The Edmonton Oilers may have lost Adam Larsson to the Seattle Kraken, but won’t be letting Darnell Nurse get anywhere close to free agency. The team has signed their top defenseman to an eight-year contract extension, which, when added to the one-year he has left on his current deal, keeps him locked up through the 2029-30 season. Nurse’s average annual value will increase to $9.25M for the 2022-23 season, giving him the fifth-highest cap hit among NHL defensemen, coming in just below the recent extensions for Zach Werenski and Seth Jones.
Nurse, 26, was the seventh-overall selection in the 2013 draft, picked three spots behind Jones and just ahead of Philadelphia’s Rasmus Ristolainen. During his 406 regular-season games, he has recorded 157 points and averaged more than 22 minutes of ice time. Both of those numbers have increased dramatically recently, though, with Nurse recording an outstanding 16-goal, 36-point campaign in 2020-21. That was good enough for seventh in the Norris Trophy race, the first time he had received votes for the award.
This is betting that the increased level of play Nurse showed this year will continue, but it’s also locking up a player who has never wavered in his commitment to the Oilers. The team has had trouble keeping or attracting premium free agents in the past, which Nurse would have represented had he been allowed to play out this season. He was scheduled for UFA status in the summer of 2022, where teams from all over the league likely would have offered large, long-term deals.

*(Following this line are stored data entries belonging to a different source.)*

### src/rtl/syscall_unit.sv
// syscall_unit: syscall execution, CPU run/pause/halt control, PC enable and board counters
module syscall_unit #(
    parameter int unsigned CNT_W      = 32,
    parameter int unsigned SCNT_W     = 16,
    parameter logic [31:0] HALT_CODE  = 32'd10,
    parameter logic [31:0] PAUSE_CODE = 32'd50,
    parameter logic [31:0] DEC_CODE   = 32'd1,
    parameter logic [31:0] HEX_CODE   = 32'd34
) (
    input  logic              clk,
    input  logic              rst,
    input  logic              IsSyscall,
    input  logic [31:0]       V0,
    input  logic [31:0]       A0,
    input  logic              Go,
    output logic              PCEn,
    output logic              Halted,
    output logic              Paused,
    output logic [31:0]       DispData,
    output logic              DispHex,
    output logic              DispStb,
    output logic [CNT_W-1:0]  InstrCnt,
    output logic [SCNT_W-1:0] SyscallCnt
);
    typedef enum logic [1:0] {RUN, PAUSE, HALT} state_t;

    state_t              state_q, state_d;
    logic                go_q, go_d;
    logic [31:0]         disp_data_q, disp_data_d;
    logic                disp_hex_q, disp_hex_d;
    logic                disp_stb_q, disp_stb_d;
    logic [CNT_W-1:0]    instr_cnt_q, instr_cnt_d;
    logic [SCNT_W-1:0]   syscall_cnt_q, syscall_cnt_d;
    logic                commit, sc, go_edge, disp_dec, disp_hx;

    // a syscall only takes effect when its instruction commits
    always_comb begin
        commit   = (state_q == RUN);
        sc       = commit & IsSyscall;
        go_edge  = Go & ~go_q;
        disp_dec = sc & (V0 == DEC_CODE);
        disp_hx  = sc & (V0 == HEX_CODE);
    end

    // state register
    always_ff @(posedge clk) begin
        if (rst) state_q <= RUN;
        else     state_q <= state_d;
    end

    // next-state: halt is sticky until reset, pause needs a fresh go edge
    always_comb begin
        state_d = state_q;
        case (state_q)
            RUN:     state_d = (sc && V0 == HALT_CODE)  ? HALT :
                               (sc && V0 == PAUSE_CODE) ? PAUSE : RUN;
            PAUSE:   state_d = go_edge ? RUN : PAUSE;
            HALT:    state_d = HALT;
            default: state_d = RUN;
        endcase
    end

    // outputs decoded from the registered state
    always_comb begin
        PCEn   = (state_q == RUN);
        Halted = (state_q == HALT);
        Paused = (state_q == PAUSE);
    end

    // display, go history and counter next values
    always_comb begin
        go_d          = Go;
        disp_data_d   = (disp_dec | disp_hx) ? A0 : disp_data_q;
        disp_hex_d    = disp_hx ? 1'b1 : disp_dec ? 1'b0 : disp_hex_q;
        disp_stb_d    = disp_dec | disp_hx;
        instr_cnt_d   = (commit && !(&instr_cnt_q)) ? instr_cnt_q + CNT_W'(1) : instr_cnt_q;
        syscall_cnt_d = sc ? syscall_cnt_q + SCNT_W'(1) : syscall_cnt_q;
    end

    // datapath registers
    always_ff @(posedge clk) begin
        if (rst) begin
            go_q          <= 1'b0;
            disp_data_q   <= '0;
            disp_hex_q    <= 1'b0;
            disp_stb_q    <= 1'b0;
            instr_cnt_q   <= '0;
            syscall_cnt_q <= '0;
        end else begin
            go_q          <= go_d;
            disp_data_q   <= disp_data_d;
            disp_hex_q    <= disp_hex_d;
            disp_stb_q    <= disp_stb_d;
            instr_cnt_q   <= instr_cnt_d;
            syscall_cnt_q <= syscall_cnt_d;
        end
    end

    assign DispData   = disp_data_q;
    assign DispHex    = disp_hex_q;
    assign DispStb    = disp_stb_q;
    assign InstrCnt   = instr_cnt_q;
    assign SyscallCnt = syscall_cnt_q;
endmodule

Still, this bet comes with a ton of risk for Edmonton. Nurse has never had very strong defensive metrics, and though he adds a lot of the things teams covet — size, skating ability, physicality and offense — it hasn’t resulted in any real success for the Oilers. He’s played just 21 postseason games during his career, 13 of those coming in the 2016-17 season and four being the qualification round from 2020. All of that has come when Nurse was making quite a bit less than he will be going forward, meaning he’ll have to improve his play to provide any real excess value for Edmonton.
Of course, there is quite a bit of money coming off the books for the Oilers next season. Mikko Koskinen’s $4.5M cap hit will expire, as will contracts for both Kyle Turris and Kris Russell. After the 2022-23 season the team will no longer be paying Milan Lucic (retained) and Andrej Sekera (buyout) to not play for them. A deal of this magnitude doesn’t put them in cap hell, but it certainly will restrict what they can do with that extra space.
The question now is how the rest of the blueline will look in Edmonton this season, with newcomers Duncan Keith and Cody Ceci joining the fray. The team has its presumed top-four locked up through at least the 2022-23 season, though the emergence of Evan Bouchard as a difference-maker while still on his entry-level deal would certainly help.
By next season, Nurse will become the second-highest paid player on the Oilers, surpassing the $8.5M that Leon Draisaitl’s contract carries through 2024-25. That comes with plenty of expectations, especially on a team that has also has the best player in the world. With this much money being handed out, there will have to be some postseason success and it’ll have to come soon.